### Task objective
Every line containing the word "global" is to be copied from the data below.

"""

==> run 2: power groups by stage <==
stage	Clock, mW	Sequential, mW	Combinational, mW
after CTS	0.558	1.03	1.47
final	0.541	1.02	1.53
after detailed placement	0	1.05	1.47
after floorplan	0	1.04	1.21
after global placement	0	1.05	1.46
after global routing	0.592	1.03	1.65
## src/rtl/alif_cfg_pkg.sv

```systemverilog
// Shared types and constants for the ALIF serial configuration loader.
package alif_cfg_pkg;

  typedef enum logic [1:0] {
    IDLE  = 2'd0,
    LOAD  = 2'd1,
    CHECK = 2'd2,
    DONE  = 2'd3
  } state_t;

  typedef enum logic [1:0] {
    ERR_NONE  = 2'b00,
    ERR_CSUM  = 2'b01,
    ERR_ABORT = 2'b10
  } err_t;

  localparam int FIELD_BITS = 8;

  // Payload bytes in a frame: one per weight channel plus five shared fields.
  function automatic int payload_len(input int num_ch);
    return num_ch + 5;
  endfunction

endpackage

```

## src/rtl/alif_cfg_byte_deser.sv

```systemverilog
// MSB-first serial-to-byte shifter. o_byte_done strobes during the cycle whose
// edge samples the 8th bit; o_byte is the completed byte in that same cycle.
module alif_cfg_byte_deser
  import alif_cfg_pkg::*;
(
  input  logic                  clk,
  input  logic                  reset,
  input  logic                  i_enable,
  input  logic                  i_load_enable,
  input  logic                  i_active,
  input  logic                  i_clear,
  input  logic                  i_bit,
  output logic                  o_byte_done,
  output logic [FIELD_BITS-1:0] o_byte
);

  logic [FIELD_BITS-2:0] r_shift;
  logic [2:0]            r_cnt;
  logic                  w_shift_en;

  assign w_shift_en  = i_enable & i_load_enable & i_active;
  assign o_byte_done = w_shift_en & (r_cnt == 3'd7);
  assign o_byte      = {r_shift, i_bit};

  // Shift one bit per qualified cycle; counter wraps to 0 after each byte.
  always_ff @(posedge clk) begin
    if (reset) begin
      r_shift <= '0;
      r_cnt   <= '0;
    end else if (i_enable && i_clear) begin
      r_shift <= '0;
      r_cnt   <= '0;
    end else if (w_shift_en) begin
      r_shift <= o_byte[FIELD_BITS-2:0];
      r_cnt   <= r_cnt + 3'd1;
    end
  end

endmodule

```

## src/rtl/alif_param_loader_multi.sv

```systemverilog
// Framed serial loader: payload goes to shadow registers, and all active
// outputs are replaced together only after the checksum byte matches.
//
// state | meaning
// IDLE  | no frame; start on load_enable (no bit sampled that cycle)
// LOAD  | receiving payload bytes into shadow fields
// CHECK | receiving checksum byte; commit or flag mismatch on its last bit
// DONE  | frame finished; wait for load_enable low before re-arming
module alif_param_loader_multi
  import alif_cfg_pkg::*;
#(
  parameter int NUM_CH      = 4,
  parameter int W_WIDTH     = 3,
  parameter int RATE_WIDTH  = 8,
  parameter int THR_WIDTH   = 8,
  parameter int CYC_WIDTH   = 4,
  parameter int DEFAULT_WA  = 2,
  parameter int DEFAULT_LR1 = 2,
  parameter int DEFAULT_LR2 = 1,
  parameter int DEFAULT_THR = 30,
  parameter int DEFAULT_LC1 = 2,
  parameter int DEFAULT_LC2 = 4
) (
  input  logic                        clk,
  input  logic                        reset,
  input  logic                        enable,
  input  logic                        serial_data_in,
  input  logic                        load_enable,
  output logic [NUM_CH*W_WIDTH-1:0]   weights,
  output logic [RATE_WIDTH-1:0]       leak_rate_1,
  output logic [RATE_WIDTH-1:0]       leak_rate_2,
  output logic [THR_WIDTH-1:0]        threshold_min,
  output logic [CYC_WIDTH-1:0]        leak_cycles_1,
  output logic [CYC_WIDTH-1:0]        leak_cycles_2,
  output logic                        params_ready,
  output logic                        cfg_commit,
  output logic [1:0]                  load_error
);

  localparam int P     = payload_len(NUM_CH);
  localparam int IDX_W = $clog2(P);

  state_t                 r_state;
  logic [IDX_W-1:0]       r_idx;
  logic [FIELD_BITS-1:0]  r_acc;
  logic                   r_ready;
  logic                   r_commit;
  logic [1:0]             r_err;

  logic [W_WIDTH-1:0]     r_sh_w [NUM_CH];
  logic [RATE_WIDTH-1:0]  r_sh_lr1, r_sh_lr2;
  logic [THR_WIDTH-1:0]   r_sh_thr;
  logic [CYC_WIDTH-1:0]   r_sh_lc1, r_sh_lc2;

  logic [W_WIDTH-1:0]     r_act_w [NUM_CH];
  logic [RATE_WIDTH-1:0]  r_act_lr1, r_act_lr2;
  logic [THR_WIDTH-1:0]   r_act_thr;
  logic [CYC_WIDTH-1:0]   r_act_lc1, r_act_lc2;

  logic                   w_byte_done;
  logic [FIELD_BITS-1:0]  w_byte;
  logic                   w_active;
  logic                   w_load_byte;
  logic                   w_check_byte;
  logic                   w_commit;

  assign w_active     = (r_state == LOAD) || (r_state == CHECK);
  assign w_load_byte  = w_byte_done && (r_state == LOAD);
  assign w_check_byte = w_byte_done && (r_state == CHECK);
  assign w_commit     = w_check_byte && (w_byte == r_acc);

  alif_cfg_byte_deser u_deser (
    .clk           (clk),
    .reset         (reset),
    .i_enable      (enable),
    .i_load_enable (load_enable),
    .i_active      (w_active),
    .i_clear       (r_state == IDLE),
    .i_bit         (serial_data_in),
    .o_byte_done   (w_byte_done),
    .o_byte        (w_byte)
  );

  // Frame sequencing, byte index, checksum accumulator and status flags.
  always_ff @(posedge clk) begin
    if (reset) begin
      r_state  <= IDLE;
      r_idx    <= '0;
      r_acc    <= '0;
      r_ready  <= 1'b1;
      r_commit <= 1'b0;
      r_err    <= ERR_NONE;
    end else if (enable) begin
      r_commit <= 1'b0;
      case (r_state)
        IDLE: if (load_enable) begin
          r_state <= LOAD;
          r_idx   <= '0;
          r_acc   <= '0;
          r_ready <= 1'b0;
          r_err   <= ERR_NONE;
        end
        LOAD, CHECK: if (!load_enable) begin
          r_state <= IDLE;
          r_err   <= ERR_ABORT;
          r_ready <= 1'b1;
        end else if (w_load_byte) begin
          r_acc <= r_acc ^ w_byte;
          r_idx <= r_idx + IDX_W'(1);
          if (r_idx == IDX_W'(P - 1)) r_state <= CHECK;
        end else if (w_check_byte) begin
          r_state  <= DONE;
          r_ready  <= 1'b1;
          r_commit <= w_commit;
          if (!w_commit) r_err <= ERR_CSUM;
        end
        DONE: if (!load_enable) r_state <= IDLE;
        default: r_state <= IDLE;
      endcase
    end
  end

  // Shadow fields: each completed payload byte lands in the field at r_idx.
  always_ff @(posedge clk) begin
    if (reset) begin
      for (int k = 0; k < NUM_CH; k++) r_sh_w[k] <= '0;
      r_sh_lr1 <= '0;
      r_sh_lr2 <= '0;
      r_sh_thr <= '0;
      r_sh_lc1 <= '0;
      r_sh_lc2 <= '0;
    end else if (w_load_byte) begin
      for (int k = 0; k < NUM_CH; k++)
        if (r_idx == IDX_W'(k)) r_sh_w[k] <= w_byte[W_WIDTH-1:0];
      if (r_idx == IDX_W'(NUM_CH))     r_sh_lr1 <= w_byte[RATE_WIDTH-1:0];
      if (r_idx == IDX_W'(NUM_CH + 1)) r_sh_lr2 <= w_byte[RATE_WIDTH-1:0];
      if (r_idx == IDX_W'(NUM_CH + 2)) r_sh_thr <= w_byte[THR_WIDTH-1:0];
      if (r_idx == IDX_W'(NUM_CH + 3)) r_sh_lc1 <= w_byte[CYC_WIDTH-1:0];
      if (r_idx == IDX_W'(NUM_CH + 4)) r_sh_lc2 <= w_byte[CYC_WIDTH-1:0];
    end
  end

  // Active fields: all replaced on the single edge that validates the checksum.
  always_ff @(posedge clk) begin
    if (reset) begin
      for (int k = 0; k < NUM_CH; k++) r_act_w[k] <= W_WIDTH'(DEFAULT_WA);
      r_act_lr1 <= RATE_WIDTH'(DEFAULT_LR1);
      r_act_lr2 <= RATE_WIDTH'(DEFAULT_LR2);
      r_act_thr <= THR_WIDTH'(DEFAULT_THR);
      r_act_lc1 <= CYC_WIDTH'(DEFAULT_LC1);
      r_act_lc2 <= CYC_WIDTH'(DEFAULT_LC2);
    end else if (w_commit) begin
      for (int k = 0; k < NUM_CH; k++) r_act_w[k] <= r_sh_w[k];
      r_act_lr1 <= r_sh_lr1;
      r_act_lr2 <= r_sh_lr2;
      r_act_thr <= r_sh_thr;
      r_act_lc1 <= r_sh_lc1;
      // Last payload byte was written to shadow on an earlier edge.
      r_act_lc2 <= r_sh_lc2;
    end
  end

  // Flatten per-channel weights onto the output bus.
  always_comb begin
    weights = '0;
    for (int k = 0; k < NUM_CH; k++) weights[k*W_WIDTH +: W_WIDTH] = r_act_w[k];
  end

  assign leak_rate_1   = r_act_lr1;
  assign leak_rate_2   = r_act_lr2;
  assign threshold_min = r_act_thr;
  assign leak_cycles_1 = r_act_lc1;
  assign leak_cycles_2 = r_act_lc2;
  assign params_ready  = r_ready;
  assign cfg_commit    = r_commit;
  assign load_error    = r_err;

endmodule
```
--- src/rtl/melody_sequencer.sv ---
// rtl/melody_sequencer.sv - steps the song table and drives half_period/mute to the tone generator
// Optional MELODY_OCTAVE_EN: octave_up at note load halves the period.
module melody_sequencer
   import melody_pkg::*;
#(
   parameter int CLK_HZ    = 50000000,
   parameter int TICK_HZ   = 16,
   parameter int GAP_CYC   = 500000,
   parameter int NUM_NOTES = 4,
   parameter int DIV_W     = 16
) (
   input  logic               osc_CLK,
   input  logic               rst_n,
   melody_sequencer_if.slave  bus
);
   localparam int TICK_CYC = (CLK_HZ / TICK_HZ > 0) ? CLK_HZ / TICK_HZ : 1;
   localparam int GAP_C    = (GAP_CYC > 0) ? GAP_CYC : 1;
   localparam int PW       = (TICK_CYC > 1) ? $clog2(TICK_CYC) : 1;
   localparam int GW       = (GAP_C > 1) ? $clog2(GAP_C) : 1;
   localparam logic [PW-1:0] PRESC_LAST = PW'(TICK_CYC - 1);
   localparam logic [GW-1:0] GAP_LAST   = GW'(GAP_C - 1);
   localparam logic [3:0]    LAST_IDX   = 4'(NUM_NOTES - 1);

   state_t           r_state;
   logic [3:0]       r_idx;
   logic [3:0]       r_dur;
   logic [3:0]       r_dur_cnt;
   logic [PW-1:0]    r_presc;
   logic [GW-1:0]    r_gap;
   logic [DIV_W-1:0] r_half;
   logic             r_mute;
   logic             r_busy;
   logic             r_strobe;

   logic [3:0]       w_load_idx;
   logic [7:0]       w_entry;
   logic [DIV_W-1:0] w_div;
   logic [DIV_W-1:0] w_div_load;
   logic             w_rest;
   logic             w_gap_done;
   logic             w_do_load;

   always_comb begin
      w_load_idx = 4'd0;
      if (r_state == GAP && r_idx < LAST_IDX) begin
         w_load_idx = r_idx + 4'd1;
      end
      w_entry = song_entry(w_load_idx);
   end

   pitch_to_div #(.DIV_W(DIV_W)) u_pitch_to_div (
      .i_pitch (w_entry[7:4]),
      .o_div   (w_div),
      .o_mute  (w_rest)
   );

`ifdef MELODY_OCTAVE_EN
   logic [DIV_W:0] w_div_inc;

   always_comb begin
      w_div_inc  = {1'b0, w_div} + (DIV_W+1)'(1);
      w_div_load = (bus.octave_up && !w_rest) ? w_div_inc[DIV_W:1] - DIV_W'(1) : w_div;
   end
`else
   always_comb begin
      w_div_load = w_div;
   end
`endif

   // stop outranks every load, including the end-of-gap advance.
   always_comb begin
      w_gap_done = (r_gap == GAP_LAST);
      w_do_load  = !bus.stop &&
                   ((r_state == IDLE && bus.start) ||
                    (r_state == GAP && w_gap_done && (r_idx < LAST_IDX || bus.loop)));
   end

   always_ff @(posedge osc_CLK) begin
      if (!rst_n) begin
         r_state   <= IDLE;
         r_idx     <= 4'd0;
         r_dur     <= 4'd0;
         r_dur_cnt <= 4'd0;
         r_presc   <= '0;
         r_gap     <= '0;
         r_half    <= '0;
         r_mute    <= 1'b1;
         r_busy    <= 1'b0;
         r_strobe  <= 1'b0;
      end else begin
         r_strobe <= 1'b0;
         case (r_state)
            IDLE: r_mute <= 1'b1;
            PLAY: begin
               if (bus.stop) begin
                  r_state <= IDLE;
                  r_mute  <= 1'b1;
                  r_busy  <= 1'b0;
               end else if (r_presc == PRESC_LAST) begin
                  r_presc <= '0;
                  if (r_dur_cnt == r_dur) begin
                     r_state <= GAP;
                     r_mute  <= 1'b1;
                     r_gap   <= '0;
                  end else begin
                     r_dur_cnt <= r_dur_cnt + 4'd1;
                  end
               end else begin
                  r_presc <= r_presc + PW'(1);
               end
            end
            GAP: begin
               if (bus.stop || w_gap_done) begin
                  r_state <= IDLE;
                  r_mute  <= 1'b1;
                  r_busy  <= 1'b0;
               end else begin
                  r_gap <= r_gap + GW'(1);
               end
            end
            default: r_state <= IDLE;
         endcase

         // A load overrides the end-of-gap exit above; rests keep the previous divider.
         if (w_do_load) begin
            r_state   <= PLAY;
            r_idx     <= w_load_idx;
            r_dur     <= w_entry[3:0];
            r_presc   <= '0;
            r_dur_cnt <= 4'd0;
            r_strobe  <= 1'b1;
            r_busy    <= 1'b1;
            r_mute    <= w_rest;
            if (!w_rest) begin
               r_half <= w_div_load;
            end
         end
      end
   end

   assign bus.half_period = r_half;
   assign bus.mute        = r_mute;
   assign bus.busy        = r_busy;
   assign bus.note_idx    = r_idx;
   assign bus.note_strobe = r_strobe;
endmodule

"""

### Answer below
after global placement	0	1.05	1.46
after global routing	0.592	1.03	1.65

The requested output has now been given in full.